Records shown: Begin

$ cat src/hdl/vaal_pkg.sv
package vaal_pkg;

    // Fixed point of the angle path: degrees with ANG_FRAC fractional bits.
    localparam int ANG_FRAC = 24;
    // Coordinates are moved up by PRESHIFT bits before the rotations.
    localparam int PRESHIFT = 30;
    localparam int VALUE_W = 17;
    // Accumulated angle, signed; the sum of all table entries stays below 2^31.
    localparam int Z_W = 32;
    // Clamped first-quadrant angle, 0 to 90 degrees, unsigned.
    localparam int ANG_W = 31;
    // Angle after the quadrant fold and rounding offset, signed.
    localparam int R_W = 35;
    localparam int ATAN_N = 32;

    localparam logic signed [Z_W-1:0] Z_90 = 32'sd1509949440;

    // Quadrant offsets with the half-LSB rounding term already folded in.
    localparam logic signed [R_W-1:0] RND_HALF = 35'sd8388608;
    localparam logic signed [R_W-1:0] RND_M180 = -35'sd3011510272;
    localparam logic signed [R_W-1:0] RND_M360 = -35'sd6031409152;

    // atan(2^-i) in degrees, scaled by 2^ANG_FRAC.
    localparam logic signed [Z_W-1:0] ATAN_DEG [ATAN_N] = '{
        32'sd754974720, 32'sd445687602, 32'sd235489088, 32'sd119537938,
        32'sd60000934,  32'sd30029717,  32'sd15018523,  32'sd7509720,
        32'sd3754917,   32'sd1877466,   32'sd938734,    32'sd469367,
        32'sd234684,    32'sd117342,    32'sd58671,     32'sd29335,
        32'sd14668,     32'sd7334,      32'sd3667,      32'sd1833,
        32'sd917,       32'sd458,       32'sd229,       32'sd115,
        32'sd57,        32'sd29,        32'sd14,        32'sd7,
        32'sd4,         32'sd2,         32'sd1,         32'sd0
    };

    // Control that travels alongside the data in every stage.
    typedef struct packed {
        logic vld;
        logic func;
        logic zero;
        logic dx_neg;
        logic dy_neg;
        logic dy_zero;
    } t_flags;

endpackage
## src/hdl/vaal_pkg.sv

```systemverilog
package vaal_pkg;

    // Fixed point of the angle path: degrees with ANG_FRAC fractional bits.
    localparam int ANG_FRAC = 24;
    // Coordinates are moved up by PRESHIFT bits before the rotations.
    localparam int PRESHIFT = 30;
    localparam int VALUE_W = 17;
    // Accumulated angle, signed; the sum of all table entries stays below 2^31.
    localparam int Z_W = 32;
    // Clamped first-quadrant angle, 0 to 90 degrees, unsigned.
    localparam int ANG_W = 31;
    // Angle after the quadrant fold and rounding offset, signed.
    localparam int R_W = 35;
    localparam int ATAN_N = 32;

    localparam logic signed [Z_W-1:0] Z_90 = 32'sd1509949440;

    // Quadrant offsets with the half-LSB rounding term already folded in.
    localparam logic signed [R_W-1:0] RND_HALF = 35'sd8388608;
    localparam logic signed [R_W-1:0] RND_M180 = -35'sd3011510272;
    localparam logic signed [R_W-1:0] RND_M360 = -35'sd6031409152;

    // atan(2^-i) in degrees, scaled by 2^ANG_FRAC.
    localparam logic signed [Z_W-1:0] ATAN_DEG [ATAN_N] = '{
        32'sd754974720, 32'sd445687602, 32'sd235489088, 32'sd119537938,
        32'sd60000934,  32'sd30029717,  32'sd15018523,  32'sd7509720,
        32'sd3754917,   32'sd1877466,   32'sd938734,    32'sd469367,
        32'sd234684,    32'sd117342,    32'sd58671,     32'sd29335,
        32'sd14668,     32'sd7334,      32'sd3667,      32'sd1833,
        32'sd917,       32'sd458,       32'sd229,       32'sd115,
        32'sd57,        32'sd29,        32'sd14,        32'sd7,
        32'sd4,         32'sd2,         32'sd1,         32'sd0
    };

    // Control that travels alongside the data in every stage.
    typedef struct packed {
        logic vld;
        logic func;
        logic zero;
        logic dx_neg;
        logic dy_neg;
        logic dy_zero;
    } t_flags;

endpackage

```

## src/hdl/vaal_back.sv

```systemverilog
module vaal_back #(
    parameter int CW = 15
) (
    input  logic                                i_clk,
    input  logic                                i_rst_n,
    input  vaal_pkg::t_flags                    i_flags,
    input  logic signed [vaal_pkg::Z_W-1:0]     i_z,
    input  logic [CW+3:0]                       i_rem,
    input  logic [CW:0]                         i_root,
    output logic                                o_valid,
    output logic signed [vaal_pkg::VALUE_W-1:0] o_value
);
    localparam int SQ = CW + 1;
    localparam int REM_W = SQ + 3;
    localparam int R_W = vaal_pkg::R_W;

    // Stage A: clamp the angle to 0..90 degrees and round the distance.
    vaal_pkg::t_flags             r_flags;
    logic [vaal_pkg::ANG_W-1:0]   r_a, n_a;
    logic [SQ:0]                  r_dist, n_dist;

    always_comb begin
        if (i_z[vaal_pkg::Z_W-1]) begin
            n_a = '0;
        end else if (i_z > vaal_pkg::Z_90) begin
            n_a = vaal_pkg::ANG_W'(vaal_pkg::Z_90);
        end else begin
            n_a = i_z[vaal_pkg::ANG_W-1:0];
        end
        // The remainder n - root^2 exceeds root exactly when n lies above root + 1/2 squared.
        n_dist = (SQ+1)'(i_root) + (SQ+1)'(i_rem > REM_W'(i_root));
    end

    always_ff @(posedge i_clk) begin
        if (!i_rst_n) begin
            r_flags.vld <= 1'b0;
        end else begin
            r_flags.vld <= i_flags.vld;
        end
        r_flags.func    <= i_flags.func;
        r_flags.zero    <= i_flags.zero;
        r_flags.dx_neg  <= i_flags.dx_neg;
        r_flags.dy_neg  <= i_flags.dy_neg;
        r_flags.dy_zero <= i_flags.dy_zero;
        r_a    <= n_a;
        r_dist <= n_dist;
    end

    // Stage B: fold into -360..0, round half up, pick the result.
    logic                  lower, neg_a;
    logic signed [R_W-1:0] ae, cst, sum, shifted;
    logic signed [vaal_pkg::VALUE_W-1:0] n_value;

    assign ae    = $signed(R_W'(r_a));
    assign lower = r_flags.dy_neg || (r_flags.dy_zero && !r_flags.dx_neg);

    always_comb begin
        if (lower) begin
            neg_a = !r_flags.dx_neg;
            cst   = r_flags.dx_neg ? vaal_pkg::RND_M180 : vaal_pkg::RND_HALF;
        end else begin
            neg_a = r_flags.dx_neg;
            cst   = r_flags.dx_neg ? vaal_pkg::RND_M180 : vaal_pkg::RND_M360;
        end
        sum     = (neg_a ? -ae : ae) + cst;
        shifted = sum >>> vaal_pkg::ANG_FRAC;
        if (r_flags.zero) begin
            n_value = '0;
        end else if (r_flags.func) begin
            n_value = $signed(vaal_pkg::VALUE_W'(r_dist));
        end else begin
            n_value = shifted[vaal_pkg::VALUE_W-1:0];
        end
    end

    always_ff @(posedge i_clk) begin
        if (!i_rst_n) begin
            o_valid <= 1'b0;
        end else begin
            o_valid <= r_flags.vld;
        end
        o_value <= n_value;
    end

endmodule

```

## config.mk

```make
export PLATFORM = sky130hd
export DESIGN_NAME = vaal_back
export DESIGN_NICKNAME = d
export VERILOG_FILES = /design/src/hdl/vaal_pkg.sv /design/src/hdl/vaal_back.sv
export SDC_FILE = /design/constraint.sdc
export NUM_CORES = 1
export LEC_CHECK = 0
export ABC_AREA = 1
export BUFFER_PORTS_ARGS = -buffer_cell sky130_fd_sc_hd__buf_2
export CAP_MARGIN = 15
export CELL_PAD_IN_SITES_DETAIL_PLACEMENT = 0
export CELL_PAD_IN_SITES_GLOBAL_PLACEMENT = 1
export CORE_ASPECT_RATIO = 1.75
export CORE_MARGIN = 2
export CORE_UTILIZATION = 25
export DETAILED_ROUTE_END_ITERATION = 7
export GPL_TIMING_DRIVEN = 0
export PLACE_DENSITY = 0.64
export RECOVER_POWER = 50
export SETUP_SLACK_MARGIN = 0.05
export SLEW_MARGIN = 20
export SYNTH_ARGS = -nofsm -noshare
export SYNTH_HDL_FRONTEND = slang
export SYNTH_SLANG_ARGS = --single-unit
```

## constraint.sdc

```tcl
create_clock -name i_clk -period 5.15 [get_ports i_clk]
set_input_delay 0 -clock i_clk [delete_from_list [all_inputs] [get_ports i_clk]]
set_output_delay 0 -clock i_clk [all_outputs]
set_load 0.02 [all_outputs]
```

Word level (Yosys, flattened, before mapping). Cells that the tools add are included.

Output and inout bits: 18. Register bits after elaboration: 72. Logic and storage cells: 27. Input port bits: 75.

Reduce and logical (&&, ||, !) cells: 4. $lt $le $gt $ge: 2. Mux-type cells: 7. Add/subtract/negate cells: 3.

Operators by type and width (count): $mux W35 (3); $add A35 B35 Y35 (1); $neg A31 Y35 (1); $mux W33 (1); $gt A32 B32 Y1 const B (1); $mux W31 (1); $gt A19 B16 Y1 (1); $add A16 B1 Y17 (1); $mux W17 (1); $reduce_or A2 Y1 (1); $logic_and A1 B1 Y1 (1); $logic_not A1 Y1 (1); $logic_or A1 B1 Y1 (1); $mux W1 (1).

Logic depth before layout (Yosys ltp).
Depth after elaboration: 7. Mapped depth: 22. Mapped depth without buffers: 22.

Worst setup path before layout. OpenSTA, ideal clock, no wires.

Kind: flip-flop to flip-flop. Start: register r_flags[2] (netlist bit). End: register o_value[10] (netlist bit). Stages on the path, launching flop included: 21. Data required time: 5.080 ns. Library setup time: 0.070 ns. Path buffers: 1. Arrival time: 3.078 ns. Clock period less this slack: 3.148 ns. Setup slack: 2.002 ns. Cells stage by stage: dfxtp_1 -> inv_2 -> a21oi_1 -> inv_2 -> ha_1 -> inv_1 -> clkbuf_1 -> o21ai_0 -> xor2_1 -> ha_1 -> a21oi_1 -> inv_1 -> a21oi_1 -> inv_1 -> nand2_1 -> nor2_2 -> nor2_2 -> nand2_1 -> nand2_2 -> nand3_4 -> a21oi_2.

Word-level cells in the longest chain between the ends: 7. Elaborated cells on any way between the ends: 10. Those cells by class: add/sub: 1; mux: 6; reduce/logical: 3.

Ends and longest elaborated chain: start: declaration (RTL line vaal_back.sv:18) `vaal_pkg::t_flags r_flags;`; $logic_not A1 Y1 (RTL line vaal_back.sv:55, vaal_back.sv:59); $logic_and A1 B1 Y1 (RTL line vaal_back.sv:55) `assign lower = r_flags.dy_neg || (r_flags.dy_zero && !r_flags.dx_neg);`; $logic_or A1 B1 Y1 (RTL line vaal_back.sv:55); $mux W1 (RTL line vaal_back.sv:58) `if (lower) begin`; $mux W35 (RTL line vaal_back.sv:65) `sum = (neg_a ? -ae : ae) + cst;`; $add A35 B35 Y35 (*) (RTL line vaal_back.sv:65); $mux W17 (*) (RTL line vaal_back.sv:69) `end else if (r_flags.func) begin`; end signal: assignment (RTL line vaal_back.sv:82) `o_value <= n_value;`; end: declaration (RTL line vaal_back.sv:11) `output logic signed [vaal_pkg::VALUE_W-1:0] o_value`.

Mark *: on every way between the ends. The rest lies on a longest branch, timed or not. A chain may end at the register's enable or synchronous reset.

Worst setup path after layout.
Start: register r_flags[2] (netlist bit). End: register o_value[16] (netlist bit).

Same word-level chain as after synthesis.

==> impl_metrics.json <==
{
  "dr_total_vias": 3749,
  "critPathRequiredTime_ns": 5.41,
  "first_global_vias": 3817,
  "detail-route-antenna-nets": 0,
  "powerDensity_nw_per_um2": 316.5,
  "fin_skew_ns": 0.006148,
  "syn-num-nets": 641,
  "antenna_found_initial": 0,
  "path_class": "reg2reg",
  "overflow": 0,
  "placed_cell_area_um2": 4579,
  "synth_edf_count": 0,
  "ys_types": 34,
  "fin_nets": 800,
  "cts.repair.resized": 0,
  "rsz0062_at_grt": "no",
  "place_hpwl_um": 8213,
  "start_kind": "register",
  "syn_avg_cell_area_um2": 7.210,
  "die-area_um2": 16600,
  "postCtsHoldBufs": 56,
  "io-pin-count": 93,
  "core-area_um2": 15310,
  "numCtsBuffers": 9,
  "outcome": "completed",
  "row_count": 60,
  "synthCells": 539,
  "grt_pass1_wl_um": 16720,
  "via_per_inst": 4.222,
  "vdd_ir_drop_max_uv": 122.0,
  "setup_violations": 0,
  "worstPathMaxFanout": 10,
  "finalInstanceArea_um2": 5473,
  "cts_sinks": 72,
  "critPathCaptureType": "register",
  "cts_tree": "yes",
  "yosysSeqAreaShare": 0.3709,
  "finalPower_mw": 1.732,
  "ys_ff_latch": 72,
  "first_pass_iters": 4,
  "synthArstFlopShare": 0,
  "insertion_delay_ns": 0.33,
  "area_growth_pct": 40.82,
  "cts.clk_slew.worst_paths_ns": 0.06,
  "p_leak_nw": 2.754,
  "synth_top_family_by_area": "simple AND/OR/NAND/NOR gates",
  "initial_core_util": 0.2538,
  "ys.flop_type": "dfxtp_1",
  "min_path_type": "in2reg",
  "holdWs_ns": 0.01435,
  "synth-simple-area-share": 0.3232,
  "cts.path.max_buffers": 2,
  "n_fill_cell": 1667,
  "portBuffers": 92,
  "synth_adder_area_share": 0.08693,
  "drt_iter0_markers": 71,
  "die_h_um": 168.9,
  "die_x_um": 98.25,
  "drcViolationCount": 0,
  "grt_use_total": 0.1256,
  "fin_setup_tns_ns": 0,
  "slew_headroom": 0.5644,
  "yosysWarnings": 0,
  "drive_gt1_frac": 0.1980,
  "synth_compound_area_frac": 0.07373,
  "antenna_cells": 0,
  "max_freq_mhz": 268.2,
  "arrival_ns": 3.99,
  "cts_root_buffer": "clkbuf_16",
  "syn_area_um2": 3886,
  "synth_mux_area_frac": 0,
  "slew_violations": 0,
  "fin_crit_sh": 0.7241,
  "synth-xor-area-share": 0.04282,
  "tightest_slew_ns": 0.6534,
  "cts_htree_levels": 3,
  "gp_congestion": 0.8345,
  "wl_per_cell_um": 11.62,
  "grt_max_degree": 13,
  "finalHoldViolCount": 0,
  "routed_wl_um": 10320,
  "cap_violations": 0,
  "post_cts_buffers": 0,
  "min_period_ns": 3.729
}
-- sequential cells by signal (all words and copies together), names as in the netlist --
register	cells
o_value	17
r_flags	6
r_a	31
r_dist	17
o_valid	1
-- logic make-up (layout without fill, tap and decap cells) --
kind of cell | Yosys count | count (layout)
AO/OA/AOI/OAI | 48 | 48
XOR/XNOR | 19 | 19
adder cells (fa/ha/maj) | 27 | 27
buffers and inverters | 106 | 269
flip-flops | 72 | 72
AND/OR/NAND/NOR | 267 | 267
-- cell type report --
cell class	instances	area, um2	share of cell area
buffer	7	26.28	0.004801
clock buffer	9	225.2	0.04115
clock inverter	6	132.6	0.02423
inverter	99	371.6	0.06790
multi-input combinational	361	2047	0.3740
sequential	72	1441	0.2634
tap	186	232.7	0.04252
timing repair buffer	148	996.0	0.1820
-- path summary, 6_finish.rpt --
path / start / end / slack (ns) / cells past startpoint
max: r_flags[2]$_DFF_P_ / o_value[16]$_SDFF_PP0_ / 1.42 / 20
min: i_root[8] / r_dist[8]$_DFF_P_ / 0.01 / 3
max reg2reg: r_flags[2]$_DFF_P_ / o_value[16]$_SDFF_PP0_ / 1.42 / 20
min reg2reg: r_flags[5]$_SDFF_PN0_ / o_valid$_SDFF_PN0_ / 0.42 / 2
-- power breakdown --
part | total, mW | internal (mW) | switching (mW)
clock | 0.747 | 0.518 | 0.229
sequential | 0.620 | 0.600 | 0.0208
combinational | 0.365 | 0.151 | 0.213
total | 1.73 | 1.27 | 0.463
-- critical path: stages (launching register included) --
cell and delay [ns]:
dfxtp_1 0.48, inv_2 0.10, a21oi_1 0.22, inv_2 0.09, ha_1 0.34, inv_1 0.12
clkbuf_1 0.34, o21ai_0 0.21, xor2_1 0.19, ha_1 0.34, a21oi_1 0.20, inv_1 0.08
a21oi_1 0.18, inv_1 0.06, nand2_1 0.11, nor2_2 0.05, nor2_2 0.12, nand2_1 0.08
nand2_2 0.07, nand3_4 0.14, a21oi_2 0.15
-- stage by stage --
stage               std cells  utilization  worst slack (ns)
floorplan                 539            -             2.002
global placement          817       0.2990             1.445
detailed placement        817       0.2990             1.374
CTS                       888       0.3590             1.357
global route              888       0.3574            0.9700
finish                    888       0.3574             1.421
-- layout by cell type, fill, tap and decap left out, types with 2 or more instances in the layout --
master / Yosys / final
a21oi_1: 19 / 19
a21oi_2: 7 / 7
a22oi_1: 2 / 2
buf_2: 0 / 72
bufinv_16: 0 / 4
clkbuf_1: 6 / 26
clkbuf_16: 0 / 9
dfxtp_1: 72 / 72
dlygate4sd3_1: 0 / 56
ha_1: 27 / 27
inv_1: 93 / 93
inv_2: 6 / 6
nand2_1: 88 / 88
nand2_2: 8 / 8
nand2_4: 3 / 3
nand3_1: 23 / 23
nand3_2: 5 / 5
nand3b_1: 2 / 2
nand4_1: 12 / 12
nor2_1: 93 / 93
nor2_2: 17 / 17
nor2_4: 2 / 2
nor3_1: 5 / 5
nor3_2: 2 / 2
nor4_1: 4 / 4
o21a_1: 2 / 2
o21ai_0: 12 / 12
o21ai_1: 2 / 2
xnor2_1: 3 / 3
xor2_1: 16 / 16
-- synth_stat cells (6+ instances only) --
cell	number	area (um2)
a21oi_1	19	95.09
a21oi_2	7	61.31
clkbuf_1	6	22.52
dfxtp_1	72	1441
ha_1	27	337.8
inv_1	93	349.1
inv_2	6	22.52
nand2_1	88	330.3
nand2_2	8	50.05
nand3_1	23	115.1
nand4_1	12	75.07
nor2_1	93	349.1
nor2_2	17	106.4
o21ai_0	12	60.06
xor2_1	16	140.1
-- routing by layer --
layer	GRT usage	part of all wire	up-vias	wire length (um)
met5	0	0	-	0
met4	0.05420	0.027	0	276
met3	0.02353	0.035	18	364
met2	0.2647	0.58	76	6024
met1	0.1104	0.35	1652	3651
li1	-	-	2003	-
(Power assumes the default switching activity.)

Records shown: End

### What you need to do
Output exactly the lines of the records from the first through the one bearing "## src/hdl/vaal_pkg.sv", both ends included.

### Answer to this problem
$ cat src/hdl/vaal_pkg.sv
package vaal_pkg;

    // Fixed point of the angle path: degrees with ANG_FRAC fractional bits.
    localparam int ANG_FRAC = 24;
    // Coordinates are moved up by PRESHIFT bits before the rotations.
    localparam int PRESHIFT = 30;
    localparam int VALUE_W = 17;
    // Accumulated angle, signed; the sum of all table entries stays below 2^31.
    localparam int Z_W = 32;
    // Clamped first-quadrant angle, 0 to 90 degrees, unsigned.
    localparam int ANG_W = 31;
    // Angle after the quadrant fold and rounding offset, signed.
    localparam int R_W = 35;
    localparam int ATAN_N = 32;

    localparam logic signed [Z_W-1:0] Z_90 = 32'sd1509949440;

    // Quadrant offsets with the half-LSB rounding term already folded in.
    localparam logic signed [R_W-1:0] RND_HALF = 35'sd8388608;
    localparam logic signed [R_W-1:0] RND_M180 = -35'sd3011510272;
    localparam logic signed [R_W-1:0] RND_M360 = -35'sd6031409152;

    // atan(2^-i) in degrees, scaled by 2^ANG_FRAC.
    localparam logic signed [Z_W-1:0] ATAN_DEG [ATAN_N] = '{
        32'sd754974720, 32'sd445687602, 32'sd235489088, 32'sd119537938,
        32'sd60000934,  32'sd30029717,  32'sd15018523,  32'sd7509720,
        32'sd3754917,   32'sd1877466,   32'sd938734,    32'sd469367,
        32'sd234684,    32'sd117342,    32'sd58671,     32'sd29335,
        32'sd14668,     32'sd7334,      32'sd3667,      32'sd1833,
        32'sd917,       32'sd458,       32'sd229,       32'sd115,
        32'sd57,        32'sd29,        32'sd14,        32'sd7,
        32'sd4,         32'sd2,         32'sd1,         32'sd0
    };

    // Control that travels alongside the data in every stage.
    typedef struct packed {
        logic vld;
        logic func;
        logic zero;
        logic dx_neg;
        logic dy_neg;
        logic dy_zero;
    } t_flags;

endpackage
## src/hdl/vaal_pkg.sv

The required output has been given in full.